Educate your children on wealth management
If you’ve worked a lifetime to build a large estate, you undoubtedly would like to leave a lasting legacy to your children and future generations. Educating your children about saving, investing and other money management skills can help keep your legacy alive.
There’s no one right way to teach your children about money. The best way depends on your circumstances, their personalities and your comfort level.
If your kids are old enough, consider sending them to a money management class. For younger children, you might start by simply giving them an allowance in exchange for doing household chores. This helps teach them the value of work. And, after they spend the money all in one place a few times and don’t have anything left for something they really want, it teaches them the value of saving. Opening a savings account or a CD, or buying bonds, can help teach kids about investing and the power of compounding.
For families that are charitably inclined, a private foundation can be a great vehicle for teaching children about the joys of giving and the impact wealth can make beyond one’s family. For this strategy to be effective, children should have some input into the foundation’s activities. When the time comes, this can also be a great way to get your grandchildren involved at a very young age.
Timing and amount of distributions
Many parents take an all-or-nothing approach when it comes to the timing and amounts of distributions to their children — either transferring substantial amounts of wealth all at once or making gifts that are too small to provide meaningful lessons.
Consider making distributions large enough so that your kids have something significant to lose, but not so large that their entire inheritance is at risk.
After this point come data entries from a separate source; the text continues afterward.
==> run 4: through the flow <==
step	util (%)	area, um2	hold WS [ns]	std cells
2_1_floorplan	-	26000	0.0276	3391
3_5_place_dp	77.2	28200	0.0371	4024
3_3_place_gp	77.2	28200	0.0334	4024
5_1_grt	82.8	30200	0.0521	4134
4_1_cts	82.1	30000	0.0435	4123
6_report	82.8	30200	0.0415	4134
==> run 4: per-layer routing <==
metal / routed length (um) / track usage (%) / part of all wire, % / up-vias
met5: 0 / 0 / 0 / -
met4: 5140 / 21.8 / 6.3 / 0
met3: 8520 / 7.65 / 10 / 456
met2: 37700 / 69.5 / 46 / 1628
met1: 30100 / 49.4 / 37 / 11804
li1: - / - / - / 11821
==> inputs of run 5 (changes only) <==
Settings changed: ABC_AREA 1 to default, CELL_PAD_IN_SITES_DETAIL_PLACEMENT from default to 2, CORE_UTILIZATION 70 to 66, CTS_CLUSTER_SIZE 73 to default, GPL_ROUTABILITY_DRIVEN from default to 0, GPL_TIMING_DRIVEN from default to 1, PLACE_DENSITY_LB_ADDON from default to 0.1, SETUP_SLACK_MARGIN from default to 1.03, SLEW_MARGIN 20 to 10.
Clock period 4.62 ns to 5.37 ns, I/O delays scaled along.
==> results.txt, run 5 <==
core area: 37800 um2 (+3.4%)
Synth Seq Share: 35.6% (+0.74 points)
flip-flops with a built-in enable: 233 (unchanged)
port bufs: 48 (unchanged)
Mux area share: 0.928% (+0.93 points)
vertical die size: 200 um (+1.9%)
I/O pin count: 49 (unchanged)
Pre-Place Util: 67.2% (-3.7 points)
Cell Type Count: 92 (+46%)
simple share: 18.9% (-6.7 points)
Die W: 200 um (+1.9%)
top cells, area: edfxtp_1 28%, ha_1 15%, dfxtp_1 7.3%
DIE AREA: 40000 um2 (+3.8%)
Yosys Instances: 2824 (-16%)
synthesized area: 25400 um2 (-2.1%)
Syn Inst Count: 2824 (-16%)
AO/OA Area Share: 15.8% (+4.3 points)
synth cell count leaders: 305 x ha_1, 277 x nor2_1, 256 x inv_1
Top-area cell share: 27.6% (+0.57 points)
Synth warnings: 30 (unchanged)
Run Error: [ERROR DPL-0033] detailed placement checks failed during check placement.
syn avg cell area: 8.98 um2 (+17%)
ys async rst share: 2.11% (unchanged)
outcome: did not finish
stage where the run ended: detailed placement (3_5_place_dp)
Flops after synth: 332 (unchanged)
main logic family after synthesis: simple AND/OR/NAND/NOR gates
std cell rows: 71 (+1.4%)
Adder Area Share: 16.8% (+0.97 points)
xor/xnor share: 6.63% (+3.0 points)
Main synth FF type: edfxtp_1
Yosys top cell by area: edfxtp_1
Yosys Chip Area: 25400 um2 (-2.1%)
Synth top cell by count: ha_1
## job 5424
Design interpolation, start of the top module:
module interpolation (
    input           clk,
    input           RST,
    input           START,
    input   [5:0]   H0,
    input   [5:0]   V0,
    input   [3:0]   SW,
    input   [3:0]   SH,
    output          REN,
    input   [7:0]   R_DATA,
    output  [11:0]  ADDR,
    output  [7:0]   O_DATA,
    output          O_VALID
);
reg [5:0] reg_H0, reg_H0_next;
reg [5:0] reg_V0, reg_V0_next;
reg [3:0] reg_SW, reg_SW_next;
reg [3:0] reg_SH, reg_SH_next;
reg [11:0] reg_ADDR, reg_ADDR_next;
reg        output_valid, output_valid_next;  
reg        done, done_next;  
assign ADDR = reg_ADDR;
assign REN = 1'b0;
assign O_VALID = output_valid;
reg [9:0] width_sum, width_sum_next;
reg [9:0] height_sum, height_sum_next;
wire [5:0] X_lower, X_upper, Y_lower, Y_upper;
reg [5:0] last_y_row, last_y_row_next;  
reg x_divide, y_divide, x_divide_next, y_divide_next;
assign X_lower = width_sum[9:4];
assign X_upper = x_divide_next ? width_sum[9:4] : width_sum[9:4] + 1;
assign Y_lower = height_sum[9:4];
assign Y_upper = y_divide_next ? height_sum[9:4] : height_sum[9:4] + 1;
wire [5:0] next_X_lower, next_X_upper, next_Y_lower, next_Y_upper;
assign next_X_lower = width_sum_next[9:4];
assign next_X_upper = (width_sum_next[3:0] == 0) ? width_sum_next[9:4] : width_sum_next[9:4] + 1;
assign next_Y_lower = height_sum_next[9:4];
assign next_Y_upper = (height_sum_next[3:0] == 0) ? height_sum_next[9:4] : height_sum_next[9:4] + 1;
reg [3:0] x_ratio, x_ratio_next;  
reg [3:0] y_ratio, y_ratio_next;  
wire [7:0] left_margin, right_margin;
reg [7:0] data_y_lower [0:1];
reg [7:0] data_y_lower_next [0:1];
reg [7:0] data_y_upper [0:1];
reg [7:0] data_y_upper_next [0:1];
reg [4:0] count_cycle, count_cycle_next;
reg [1:0] pre_pre_state, pre_state, state, state_next;
wire pre_pre_state_is_11, pre_pre_state_is_10, pre_pre_state_is_01, pre_pre_state_is_00;
  ...
clock: 17.8 ns
lec_check: 0
abc_area: 1
cap_margin: 20
core_margin: 2
core_utilization: 70
cts_cluster_diameter: 42
cts_cluster_size: 90
place_density_lb_addon: 0.12
setup_slack_margin: 4.37
slew_margin: 20
tns_end_percent: 40
run.sh (not shown) runs the stock make flow with config.mk's settings and CLKGATE_MAP_FILE=.
What the final checks of job 5424 revealed, after a flow that finished every stage, was a layout that fails on setup timing.
### job 5424 -> job 1341
- removing CTS_CLUSTER_SIZE (formerly 90)
- removing PLACE_DENSITY_LB_ADDON (formerly 0.12)
## What came out
- Complete run, failing final checks: job 1341, reason setup timing.
- Power consumption on job 1341 is down relative to job 5424.
- Job 5424 → job 1341: AND-OR/OR-AND share of the synthesized area ~0 delta, relative contribution of the clock network to total power -0.5 points, met1 wire length went down by about 6%.

* * *

## ember
Starting RTL as in the previous note.
make LEC_CHECK=0 ABC_AREA=1 CAP_MARGIN=20 CORE_MARGIN=2 CORE_UTILIZATION=72 CTS_CLUSTER_SIZE=90 PLACE_DENSITY_LB_ADDON=0.24 SETUP_SLACK_MARGIN=0.88 SLEW_MARGIN=20 TNS_END_PERCENT=35 finish   # period 15.0 ns
The flow completed for ember, but it is not clean: the layout still shows setup timing.
Relative to ember, the following input files were edited for raven:
- TNS_END_PERCENT: 35 -> unset
- PLACE_DENSITY_LB_ADDON: 0.24 -> unset
- SETUP_SLACK_MARGIN: 0.88 -> unset
- ABC_AREA: 1 -> unset
- CTS_CLUSTER_SIZE: 90 -> unset
- CORE_UTILIZATION: 72 -> 40
- the clock period (ns, I/O delays scaled along): 15.0 -> 31.5
Results
raven: no failed stages, no open violations at the end. Summary of the comparison: clock latency of the later-clocked register in the worst-skew pair is lower in raven, relative to ember. When the final numbers for ember and raven were put side by side, the synthesized cell count turned out to be greater in ember. raven has final area below what ember had. Compared raven vs ember, and fraction of synthesized area in multiplexers is up in raven. Changes observed in raven relative to ember: first-pass GRT wire length lost 19%; post-synthesis area per instance saw an increase.
#### Input delta (fjord over raven)
- the clock period (ns, I/O delays scaled along) changed from 31.5 to 32.0
Findings:
In terms of synthesized cell count, raven and fjord differ only marginally.
As far as routability congestion estimate from global placement is concerned, raven and fjord perform about the same.
raven → fjord: relative contribution of combinational cells to total power -0.2 points; worst setup slack -0.011 ns.
fjord -> raven: flop share of the area flat
raven and fjord ended up with nearly the same post-route standard cell area excluding fillers.
raven and fjord ended up with nearly the same core utilization of the finished layout.
Power and IR drop assume default switching activity.
Design WorkingFinal, start of the top module:
module WorkingFinal(input clk, input reset, input wire[15:0] mem_rdata, output wire[15:0] mem_addr, output wire[15:0] mem_wdata, output wire mem_we, output wire halt);
	wire[15:0] MemOut, IRout, AluOutLo, AluOutHi, ALUInA, ALUInB, ALUInC, PCin, PCout, MemAddr, OutBusB, DMRout, RegWD1;
	wire ccpcwrite, ccirwrite, ccA, ccB, ccw1;
	wire[2:0] ccC, RFinB, curstate;
	wire[3:0] opcodereg, ccaluop;
	wire[15:0] LOout,Bout, RegWD2,OutBusA,OutBusC,Aout,Cout,PCSrcIn1,AluSrcCIn1,AluSrcCIn2,AluSrcCIn3,AluSrcCIn4;
	wire wNZ, wire1, PCwrite1,ccw2,ccpcwritecond,cciord,ccmemread,ccmemwrite,ccpcinit;
	wire[1:0] ccpcsource,ccmemtoreg;
	ctrlckt  cc (clk,reset,IRout[15:12],ccw1,ccw2,ccpcwritecond,ccpcwrite,cciord,ccmemread,ccmemwrite,ccmemtoreg,ccirwrite,ccA,ccB,ccC,ccpcsource,ccaluop,ccpcinit,opcodereg,curstate);
	and(wire1,ccpcwritecond,wNZ);
	or(PCwrite1,wire1,ccpcwrite);
	Register PC (PCin,16'd0,PCout,PCwrite1,ccpcinit,clk);
	Mux2to1 IorD (cciord,PCout,LOout,MemAddr);
	assign mem_addr = MemAddr;
	assign mem_wdata = Bout;
	assign mem_we = ccmemwrite;
	assign MemOut = mem_rdata;
	assign halt = (curstate == 3'b010) && (IRout[15:13] == 3'b111);
  ...
Settings: LEC_CHECK=0, ABC_AREA=0, CAP_MARGIN=10, CELL_PAD_IN_SITES_DETAIL_PLACEMENT=0, CELL_PAD_IN_SITES_GLOBAL_PLACEMENT=1, CORE_MARGIN=3, CORE_UTILIZATION=69, CTS_CLUSTER_SIZE=80, GPL_ROUTABILITY_DRIVEN=0, HOLD_SLACK_MARGIN=0.05, PLACE_DENSITY=0.65, SETUP_SLACK_MARGIN=-1.68, SLEW_MARGIN=10; clock period 66.4 ns.
run.sh (not shown) runs the stock make flow with config.mk's settings and CLKGATE_MAP_FILE=.
The baseline did not get past global placement without I/O (GPL-0301).
==> next run, changes <==
Settings changed: ABC_AREA 0 to 1, CELL_PAD_IN_SITES_GLOBAL_PLACEMENT 1 to 0, CORE_UTILIZATION 69 to 65, PLACE_DENSITY 0.65 to unset, SETUP_SLACK_MARGIN -1.68 to unset.
Clock period 66.4 ns to 25.9 ns, I/O delays scaled along.
- With this change the flow did not get past global routing (GRT-0232)
- die area came out higher by 1.1%
- synthesized cell count came out higher by 11%
- synthesized area came out lower by 4.7%
==> next run, changes <==
Settings changed: CORE_UTILIZATION 65 to 70.
Effect: The new run aborted during global routing, error GRT-0232. Die size fell by 6.9%. Synthesized area stays the same. Synthesized cell count does not change.
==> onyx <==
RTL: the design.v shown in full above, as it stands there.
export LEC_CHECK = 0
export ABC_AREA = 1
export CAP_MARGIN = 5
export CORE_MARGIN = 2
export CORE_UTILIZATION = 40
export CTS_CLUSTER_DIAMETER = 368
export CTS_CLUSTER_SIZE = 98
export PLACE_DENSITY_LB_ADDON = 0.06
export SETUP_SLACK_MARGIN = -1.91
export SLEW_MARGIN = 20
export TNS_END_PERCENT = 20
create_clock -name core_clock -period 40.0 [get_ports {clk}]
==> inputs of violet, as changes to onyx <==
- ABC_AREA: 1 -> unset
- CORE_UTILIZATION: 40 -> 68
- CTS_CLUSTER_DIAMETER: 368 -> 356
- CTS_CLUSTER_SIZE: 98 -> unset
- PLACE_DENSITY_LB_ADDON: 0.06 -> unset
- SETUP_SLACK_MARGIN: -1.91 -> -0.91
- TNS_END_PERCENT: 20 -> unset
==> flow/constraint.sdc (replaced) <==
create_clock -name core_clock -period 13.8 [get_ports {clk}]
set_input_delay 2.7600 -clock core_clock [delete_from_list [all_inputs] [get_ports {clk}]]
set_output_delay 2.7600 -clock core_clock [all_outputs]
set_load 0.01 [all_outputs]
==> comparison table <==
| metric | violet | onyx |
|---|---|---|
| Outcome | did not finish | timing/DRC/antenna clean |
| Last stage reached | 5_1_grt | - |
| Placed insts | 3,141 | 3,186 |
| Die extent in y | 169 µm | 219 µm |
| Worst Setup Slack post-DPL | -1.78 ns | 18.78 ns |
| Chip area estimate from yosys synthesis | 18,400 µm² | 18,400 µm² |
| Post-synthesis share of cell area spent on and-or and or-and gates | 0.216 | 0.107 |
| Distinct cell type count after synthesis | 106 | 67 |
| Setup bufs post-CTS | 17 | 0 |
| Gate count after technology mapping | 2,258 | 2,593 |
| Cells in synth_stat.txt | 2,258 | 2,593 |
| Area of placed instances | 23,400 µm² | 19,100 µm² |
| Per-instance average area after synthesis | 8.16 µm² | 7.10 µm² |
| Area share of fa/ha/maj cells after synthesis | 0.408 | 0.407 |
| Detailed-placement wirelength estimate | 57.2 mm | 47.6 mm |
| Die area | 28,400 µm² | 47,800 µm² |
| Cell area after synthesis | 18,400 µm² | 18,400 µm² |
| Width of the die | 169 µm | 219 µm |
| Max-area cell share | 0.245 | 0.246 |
==> inputs of trial 51 <==
Design MazeRunner, start of the top module:
module MazeRunner(clk,RST_n,SS_n,MOSI,MISO,SCLK,PWMR,PWML,
                  DIRR,DIRL,IR_EN,BMPL_n,BMPR_n,buzz,
				  buzz_n,RX,LED);
Settings: LEC_CHECK=0, CAP_MARGIN=15, CORE_ASPECT_RATIO=0.7, CORE_MARGIN=6, CORE_UTILIZATION=68, GPL_ROUTABILITY_DRIVEN=0, MAX_ROUTING_LAYER=met4, PLACE_DENSITY_LB_ADDON=0.26, SETUP_SLACK_MARGIN=-0.2, SLEW_MARGIN=0; clock period 10.7 ns.
run.sh (not shown) runs the stock make flow with config.mk's settings and CLKGATE_MAP_FILE=.
==> build 82: changes against trial 51 <==
Settings changed: ABC_AREA set to 1, CAP_MARGIN 15 to 20, CORE_ASPECT_RATIO 0.7 to unset, CORE_MARGIN 6 to 2, CORE_UTILIZATION 68 to 72, GPL_ROUTABILITY_DRIVEN 0 to unset, MAX_ROUTING_LAYER met4 to unset, PLACE_DENSITY set to 0.37, PLACE_DENSITY_LB_ADDON 0.26 to unset, SETUP_SLACK_MARGIN -0.2 to unset, SLEW_MARGIN 0 to 20.
==> flow/constraint.sdc (replaced) <==
create_clock -name core_clock -period 5.28 [get_ports {clk}]
set_input_delay 1.0560 -clock core_clock [delete_from_list [all_inputs] [get_ports {clk}]]
set_output_delay 1.0560 -clock core_clock [all_outputs]
set_load 0.01 [all_outputs]
==> trial 37: changes against trial 51 <==
Settings changed: CAP_MARGIN 15 to 20, CORE_ASPECT_RATIO 0.7 to unset, CORE_MARGIN 6 to 2, CORE_UTILIZATION 68 to 20, GPL_ROUTABILITY_DRIVEN 0 to unset, MAX_ROUTING_LAYER met4 to unset, PLACE_DENSITY set to 0.6, PLACE_DENSITY_LB_ADDON 0.26 to unset, SETUP_SLACK_MARGIN -0.2 to unset, SLEW_MARGIN 0 to 20.
==> flow/constraint.sdc (replaced) <==
create_clock -name core_clock -period 10.1 [get_ports {clk}]
set_input_delay 2.0200 -clock core_clock [delete_from_list [all_inputs] [get_ports {clk}]]
set_output_delay 2.0200 -clock core_clock [all_outputs]
set_load 0.01 [all_outputs]
==> trial 1: changes against trial 51 <==
Settings changed: CAP_MARGIN 15 to 20, CORE_ASPECT_RATIO 0.7 to unset, CORE_MARGIN 6 to 2, CORE_UTILIZATION 68 to 40, GPL_ROUTABILITY_DRIVEN 0 to unset, MAX_ROUTING_LAYER met4 to unset, PLACE_DENSITY set to 0.6, PLACE_DENSITY_LB_ADDON 0.26 to unset, SETUP_SLACK_MARGIN -0.2 to unset, SLEW_MARGIN 0 to 20.
==> flow/constraint.sdc (replaced) <==
create_clock -name core_clock -period 7.84 [get_ports {clk}]
set_input_delay 1.5680 -clock core_clock [delete_from_list [all_inputs] [get_ports {clk}]]
set_output_delay 1.5680 -clock core_clock [all_outputs]
set_load 0.01 [all_outputs]
==> comparison table <==
item                                                                                  trial 51                 trial 37             trial 1          build 82
TritonRoute pass-1 iters                                                                     5                        4                   7                 6
Yosys Chip Area                                                                    22000 sq um              22000 sq um         22000 sq um       22400 sq um
Resized Gates After CTS                                                                      0                        0                   0                59
Mean instance size in the synthesized netlist                                       10.1 sq um               10.1 sq um          10.1 sq um        8.86 sq um
R2r startpoint                                                                iCMDPROC.tmr[18]  iERR.datapath.error[12]  iINTF.line_present  iCMDPROC.tmr[17]
Internal power contribution                                                          0.00249 W                0.00268 W           0.00356 W         0.00518 W
Mapped Cells                                                                              2176                     2176                2176              2524
Number of design-rule violations left by the first detailed-router iteration              1570                      891                 914              1393
Total power of the final layout                                                      0.00315 W                0.00344 W           0.00453 W         0.00652 W
Ao+oa area frac                                                                          0.133                    0.133               0.133             0.114
Core Footprint                                                                     31500 sq um             109000 sq um         54100 sq um       30600 sq um
Outcome                                                       no timing/DRC/antenna violations  no timing/DRC/antenna violations  no timing/DRC/antenna violations   failed layout checks
Reasons for failing layout checks                                                            -                        -                   -      setup timing
CP endpoint kind                                                                    output pin               output pin                flop              flop
Routed met3 length                                                                     4.28 mm                  1.49 mm             1.83 mm           3.00 mm
Power figures rest on the tool's default switching activity, not on a simulated workload.
==> run Y <==
// CPU
module CPU (
    input clk, 
    input reset, 
    output [15:0] pc, 
    input [15:0] instr, 
    output [15:0] alu_out, 
    output mem_read, 
    output mem_write, 
    input [15:0] mem_data
);
clock: 1.69 ns
lec_check: 0
abc_area: 1
cap_margin: 20
core_margin: 2
core_utilization: 72
cts_cluster_diameter: 168
cts_cluster_size: 97
place_density: 0.39
setup_slack_margin: 1.5
slew_margin: 20
tns_end_percent: 5
run.sh (not shown) runs the stock make flow with config.mk's settings and CLKGATE_MAP_FILE=.
==> run P: changes against run Y <==
- ABC_AREA: 1 -> unset
- CORE_UTILIZATION: 72 -> 64
- CTS_CLUSTER_DIAMETER: 168 -> unset
- CTS_CLUSTER_SIZE: 97 -> unset
- PLACE_DENSITY: 0.39 -> unset
- SETUP_SLACK_MARGIN: 1.5 -> -0.26
- TNS_END_PERCENT: 5 -> unset
==> flow/constraint.sdc (replaced) <==
create_clock -name core_clock -period 2.58 [get_ports {clk}]
set_input_delay 0.5160 -clock core_clock [delete_from_list [all_inputs] [get_ports {clk}]]
set_output_delay 0.5160 -clock core_clock [all_outputs]
set_load 0.01 [all_outputs]
==> comparison table <==
Number of buffers created by CTS: run P 38; run Y 7
Dominant cell area share: run P 0.478; run Y 0.476
Resized cells post-CTS: run P 13; run Y 513
Area of the synthesized netlist per yosys stat: run P 0.0182 mm2; run Y 0.0183 mm2
Floorplan die height: run P 172 um; run Y 163 um
Distinct cell type count after synthesis: run P 83; run Y 37
Die x size: run P 172 um; run Y 163 um
GP Congestion: run P 1.07; run Y 1.11
Placeable Area: run P 0.0279 mm2; run Y 0.0250 mm2
Compound Share, Synth: run P 0.236; run Y 0.134
Cells after synthesis: run P 1954; run Y 2498
Cell area after technology mapping: run P 0.0182 mm2; run Y 0.0183 mm2
Avg Inst Size Synth: run P 9.29 um2; run Y 7.31 um2
H-tree depth reported by CTS: run P 2; run Y 1
Count leader, synth: run P sky130_fd_sc_hd__dfrtp_1; run Y sky130_fd_sc_hd__nand2_1
Floorplan Utilization: run P 0.652; run Y 0.729
Run status: run P complete, but fails checks; run Y stopped before the end
Failing step: run P -; run Y global routing (5_1_grt)
Layout check failures: run P setup timing; run Y -
Rows: run P 61; run Y 58
Adders+Majority by Area: run P 0.0142; run Y 0.0141
XOR/XNOR Area Share: run P 0.0227; run Y 0.0182
Floorplan net count: run P 2008; run Y 2552
MUX area fraction: run P 0.0362; run Y 0
Post-DP Area: run P 0.0205 mm2; run Y 0.0216 mm2
Pre-CTS worst setup slack: run P -543 ps; run Y -1150 ps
For example, if your child’s trust is worth $2 million, consider having the trust distribute $200,000 when your son or daughter reaches age 21. This amount is large enough to provide a meaningful test run of your child’s financial responsibility while safeguarding the bulk of the nest egg.
Or maybe you want to encourage financial success by making matching gifts equal to the amount of income your children earn each year. Be careful, though, not to accidentally dissuade your beneficiaries from pursuing other worthwhile though less financially rewarding endeavors.
Introduce incentives, but remain flexible
An incentive trust is a trust that rewards children for doing things that they might not otherwise do. Such a trust can be an effective estate planning tool, but there’s a fine line between encouraging positive behavior and controlling your children’s life choices. A trust that’s too restrictive may incite rebellion or invite lawsuits.
Incentives can be valuable, however, if the trust is flexible enough to allow a child to chart his or her own course. A so-called “principle trust,” for example, gives the trustee discretion to make distributions based on certain guiding principles or values without limiting beneficiaries to narrowly defined goals. But no matter how carefully designed, an incentive trust won’t teach your children critical money skills.